__What the task asks__. Give back, exactly as written, the lines from the beginning of the listing through the one that contains "At most, simulation".

********************

Background: an optimization exercise with open tools, aiming at small area, a short achievable clock period and few clock cycles per item. Do not read the settings as production practice.
At most, simulation tests tie the RTL to the original design; equivalence was not proved.
Only the layout flow was run in runs 3 and 4; the RTL was not checked for function there.

==> flow/design.v <==
module gorilla_enc (
    input  wire        clk,
    input  wire        rst,
    input  wire        in_valid,
    output wire        in_ready,
    input  wire [63:0] in_data,
    input  wire        in_first,
    input  wire        in_last,
    input  wire [1:0]  in_wc,
    output wire        out_valid,
    input  wire        out_ready,
    output wire [63:0] out_data,
    output wire        out_last,
    output wire [3:0]  out_nbytes
);
    function automatic [63:0] rev64(input [63:0] v);
        integer j;
        begin
            for (j = 0; j < 64; j = j + 1)
                rev64[j] = v[63-j];
        end
    endfunction
    function automatic [2:0] lzc8(input [7:0] v);
        begin
            lzc8[2] = ~|v[7:4];
            lzc8[1] = lzc8[2] ? ~|v[3:2] : ~|v[7:6];
            lzc8[0] = lzc8[2] ? (lzc8[1] ? ~v[1] : ~v[3]) : (lzc8[1] ? ~v[5] : ~v[7]);
        end
    endfunction
    function automatic [5:0] lzc_bytes(input [7:0] nzb, input [23:0] cb);
        reg [3:0] v2;  reg [15:0] c2;    
        reg [1:0] v3;  reg [9:0]  c3;    
        integer j;
        begin
            for (j = 0; j < 4; j = j + 1) begin
                v2[j] = nzb[2*j] | nzb[2*j+1];
                c2[4*j +: 4] = nzb[2*j] ? {1'b0, cb[6*j +: 3]} : {1'b1, cb[6*j+3 +: 3]};
            end
            for (j = 0; j < 2; j = j + 1) begin
                v3[j] = v2[2*j] | v2[2*j+1];
                c3[5*j +: 5] = v2[2*j] ? {1'b0, c2[8*j +: 4]} : {1'b1, c2[8*j+4 +: 4]};
            end
            lzc_bytes = v3[0] ? {1'b0, c3[4:0]} : {1'b1, c3[9:5]};
        end
    endfunction
    function automatic le6(input [5:0] a, input [5:0] b);
        reg [5:0] g, e;          
        reg [2:0] g2, e2;        
        reg       g4, e4;
        integer j;
        begin
            for (j = 0; j < 6; j = j + 1) begin
                g[j] = a[j] & ~b[j];
                e[j] = ~(g[j] | (~a[j] & b[j]));
            end
            for (j = 0; j < 3; j = j + 1) begin
                g2[j] = g[2*j+1] | (e[2*j+1] & g[2*j]);
                e2[j] = e[2*j+1] & e[2*j];
            end
            g4 = g2[2] | (e2[2] & g2[1]);
            le6 = ~(g4 | (e2[2] & e2[1] & g2[0]));
        end
    endfunction
    reg  [1:0]  wc_in;       
    reg  [63:0] prev;        
    reg         s1_v;
    reg         s1_first;
    reg         s1_last;
    reg  [1:0]  s1_wc;
    reg  [63:0] s1_x;        
    reg         s1_nz;
    reg  [5:0]  s1_lz;       
    reg  [5:0]  s1_tz;       
    reg         s1_lg;       
    wire [1:0] cur_wc = in_first ? in_wc : wc_in;
    wire m16 = cur_wc != 2'd0;           
    wire m32 = cur_wc[1];                
    wire m64 = cur_wc == 2'd3;           
    wire [63:0] xu   = in_data ^ prev;   
    wire [7:0]  nzb_m;
    wire [7:0]  nzb_t;                   
    wire [23:0] cb_l;
    wire [23:0] cb_t;
    wire [7:0]  bmask = {m64, m64, m64, m64, m32, m32, m16, 1'b1};
    wire [63:0] xur = rev64(xu);
    genvar gb;
    generate
        for (gb = 0; gb < 8; gb = gb + 1) begin : g_byte
            assign nzb_m[gb]        = (|xu[63-8*gb -: 8]) & bmask[7-gb];
            assign cb_l[3*gb +: 3]  = lzc8(xu[63-8*gb -: 8]);
            assign nzb_t[gb]        = |xur[63-8*gb -: 8];
            assign cb_t[3*gb +: 3]  = lzc8(xur[63-8*gb -: 8]);
        end
    endgenerate
    wire [5:0] x_lz = lzc_bytes(nzb_m, cb_l);
    wire [5:0] x_tz = lzc_bytes(nzb_t, cb_t);    
    wire       x_nz = |nzb_m;
    wire x_lg = m64 && (|xu[63:49]) && (|xu[14:0]);
    reg        w_v;          
    reg  [5:0] w_lz;         
    reg  [5:0] w_tz;         
    reg  [6:0] w_db;         
    reg        w_big;        
    reg        hdr_done;     
    reg  [63:0] q0, q1, q2;  
    reg  [2:0]  ql;          
    reg  [3:0]  qn0, qn1, qn2;  
    reg  [1:0]  c;           
    reg  [5:0]  off;         
    reg  [5:0]  r_wo;        
    reg  [5:0]  r_wo2;       
    reg  [5:0]  r_no;        
    reg         rdy;         
    wire room  = !c[1] || (c == 2'd2 && off == 6'd0);
    wire can   = s1_v && room;
    wire reuse_c = s1_nz && w_v && le6(w_lz, s1_lz) && le6(w_tz, s1_tz);
    wire newwin  = !hdr_done && s1_nz && !reuse_c;
    wire [6:0] db_new = 7'd64 - {1'b0, s1_lz} - {1'b0, s1_tz};
    wire [4:0] h_new  = 5'd9 + {2'd0, s1_wc, 1'b0};
    wire       is_long  = !s1_first && !hdr_done && s1_nz && (s1_lg || w_big);
    wire       done     = can && !is_long;      
    wire       wr       = can && !s1_first && !rst;  
    wire       seal     = done && s1_last;
    reg  [15:0] hdr;
    always @* begin
        if (hdr_done || !s1_nz)
            hdr = 16'd0;
        else if (reuse_c)
            hdr = 16'h8000;
        else
            case (s1_wc)
                2'd0:    hdr = {2'b11, s1_lz[2:0], db_new[3:0], 7'd0};
                2'd1:    hdr = {2'b11, s1_lz[3:0], db_new[4:0], 5'd0};
                2'd2:    hdr = {2'b11, s1_lz[4:0], db_new[5:0], 3'd0};
                default: hdr = {2'b11, s1_lz[5:0], db_new[6:0], 1'b0};
            endcase
    end
    wire [6:0] off7  = {1'b0, off};
    wire [6:0] e_rep = off7 + 7'd1;
    wire [6:0] e_reu = off7 + 7'd2 + w_db;
    wire [6:0] e_new = off7 + {2'd0, h_new} + db_new;
    wire [6:0] e_hd  = off7 + w_db;
    wire [6:0] e_lgr = off7 + 7'd2;
    wire [6:0] e_lgn = off7 + {2'd0, h_new};
    reg  [6:0] endp;
    always @* begin
        if (s1_first)      endp = off7;
        else if (hdr_done) endp = e_hd;
        else if (!s1_nz)   endp = e_rep;
        else if (is_long)  endp = reuse_c ? e_lgr : e_lgn;
        else if (reuse_c)  endp = e_reu;
        else               endp = e_new;
    end
    wire [5:0]  a_new = s1_lz + r_no;
    wire [5:0]  rot_a = hdr_done ? r_wo : reuse_c ? r_wo2 : a_new;
    wire [63:0] s1_mask = {{32{s1_wc == 2'd3}}, {16{s1_wc[1]}}, {8{s1_wc != 2'd0}}, 8'hFF};
    wire [63:0] xr    = rev64(s1_x & s1_mask);
    wire [63:0] hrev  = rev64({hdr, 48'd0});
    wire [15:0] hs    = hrev[15:0];
    wire [64*7-1:0] yr;
    wire [64*7-1:0] hr;
    assign yr[63:0] = xr;
    assign hr[63:0] = {48'd0, hs};
    generate
        for (gb = 0; gb < 6; gb = gb + 1) begin : g_rot
            wire [63:0] yi = yr[64*gb +: 64];
            wire [63:0] hi = hr[64*gb +: 64];
            assign yr[64*(gb+1) +: 64] = rot_a[gb] ? {yi[(1<<gb)-1:0], yi[63:(1<<gb)]} : yi;
            assign hr[64*(gb+1) +: 64] = off[gb] ? {hi[63-(1<<gb):0], hi[63:64-(1<<gb)]} : hi;
        end
    endgenerate
    wire [63:0] ywr = is_long ? 64'd0 : yr[64*6 +: 64];
    wire [63:0] v   = ywr | hr[64*6 +: 64];
    wire [63:0] at_or_after;
    genvar gk;
    generate
        for (gk = 0; gk < 64; gk = gk + 1) begin : g_th
            assign at_or_after[gk] = (gk >= off);
        end
    endgenerate
    wire [63:0] v_a = v & at_or_after;
    wire [63:0] v_b = v & ~at_or_after;
    wire       wrap = endp[6];                    
    wire [3:0] nb_end = {1'b0, endp[5:3]} + {3'd0, |endp[2:0]};
    wire [3:0] nb_last = (wrap && endp[5:0] == 6'd0) ? 4'd8 : nb_end;
    wire       fin_in_next = wrap && (endp[5:0] != 6'd0);
    assign out_data   = rev64(q0);
    assign out_valid  = (c != 2'd0);
    assign out_last   = ql[0];
    assign out_nbytes = ql[0] ? qn0 : 4'd8;
    wire take = out_valid && out_ready;
    assign in_ready = rdy;
    wire take_in = in_valid && rdy;
    wire [1:0] ncomp = !done ? {1'b0, wrap && wr} :
                       s1_last ? (fin_in_next ? 2'd2 : 2'd1) :
                       {1'b0, wrap};
    wire [3:0] ch    = 4'b0001 << c;
    wire [2:0] sa0   = wr ? ch[2:0] : 3'd0;                      
    wire [2:0] sa1   = wr ? ch[3:1] : 3'd0;
    wire [2:0] sb0   = wr ? {ch[1:0], 1'b0} : 3'd0;              
    wire [2:0] sb1   = wr ? ch[2:0] : 3'd0;
    wire [2:0] sa    = take ? sa1 : sa0;
    wire [2:0] sb    = take ? sb1 : sb0;
    wire [3:0] fsl   = fin_in_next ? {ch[2:0], 1'b0} : ch;       
    wire [2:0] sf    = !seal ? 3'd0 : take ? fsl[3:1] : fsl[2:0];
    wire [1:0] c_sh  = c - {1'b0, take};
    wire [1:0] c_nx   = c_sh + ncomp;
    wire [5:0] off_nx = !can ? off : seal ? 6'd0 : endp[5:0];
    wire       s1_v_nx     = rdy ? in_valid : (s1_v && !done);
    wire       s1_first_nx = rdy ? in_first : s1_first;
    wire       s1_lg_nx    = rdy ? x_lg : s1_lg;
    wire       hd_nx       = can ? is_long : hdr_done;
    wire       w_big_nx    = !can ? w_big : s1_first ? 1'b0 :
                             newwin ? (db_new >= 7'd63) : w_big;
    wire       room_nx     = !c_nx[1] || (c_nx == 2'd2 && off_nx == 6'd0);
    wire       long_nx     = !s1_first_nx && !hd_nx && (s1_lg_nx || w_big_nx);
    wire       rdy_nx      = !s1_v_nx || (room_nx && !long_nx);
    wire [5:0] w_lz_nx = (can && newwin) ? s1_lz : w_lz;
    always @(posedge clk) begin
        if (take_in) begin
            prev     <= in_data;
            wc_in    <= cur_wc;
        end
        if (rdy) begin
            s1_first <= in_first;
            s1_last  <= in_last;
            s1_wc    <= cur_wc;
            s1_x     <= xu;
            s1_nz    <= x_nz;
            s1_lz    <= x_lz;
            s1_tz    <= x_tz;
            s1_lg    <= x_lg;
        end
        q0 <= (rst ? 64'd0 : take ? q1 : q0) | (v_a & {64{sa[0]}}) | (v_b & {64{sb[0]}});
        q1 <= (rst ? 64'd0 : take ? q2 : q1) | (v_a & {64{sa[1]}}) | (v_b & {64{sb[1]}});
        q2 <= (rst || take ? 64'd0 : q2)     | (v_a & {64{sa[2]}}) | (v_b & {64{sb[2]}});
        if (sf[0]) qn0 <= nb_last; else if (take) qn0 <= qn1;
        if (sf[1]) qn1 <= nb_last; else if (take) qn1 <= qn2;
        if (sf[2]) qn2 <= nb_last;
        r_wo  <= w_lz_nx - off_nx;
        r_wo2 <= w_lz_nx - off_nx - 6'd2;
        r_no  <= 6'd0 - off_nx - {1'b0, 5'd9 + {2'd0, wc_in, 1'b0}};
        if (rst) begin
            s1_v     <= 1'b0;
            rdy      <= 1'b1;
            ql       <= 3'd0;
            c        <= 2'd0;
            off      <= 6'd0;
            w_v      <= 1'b0;
            w_big    <= 1'b0;
            hdr_done <= 1'b0;
        end else begin
            s1_v  <= s1_v_nx;
            rdy   <= rdy_nx;
            ql    <= ((take ? {1'b0, ql[2:1]} : ql) | sf[2:0]);
            c     <= c_nx;
            off   <= off_nx;
            w_big <= w_big_nx;
            hdr_done <= hd_nx;
            if (can) begin
                if (s1_first)
                    w_v <= 1'b0;
                else if (newwin) begin
                    w_v  <= 1'b1;
                    w_lz <= s1_lz;
                    w_tz <= s1_tz;
                    w_db <= db_new;
                end
            end
        end
    end
endmodule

********************

__Completed exercise__.
Background: an optimization exercise with open tools, aiming at small area, a short achievable clock period and few clock cycles per item. Do not read the settings as production practice.
At most, simulation tests tie the RTL to the original design; equivalence was not proved.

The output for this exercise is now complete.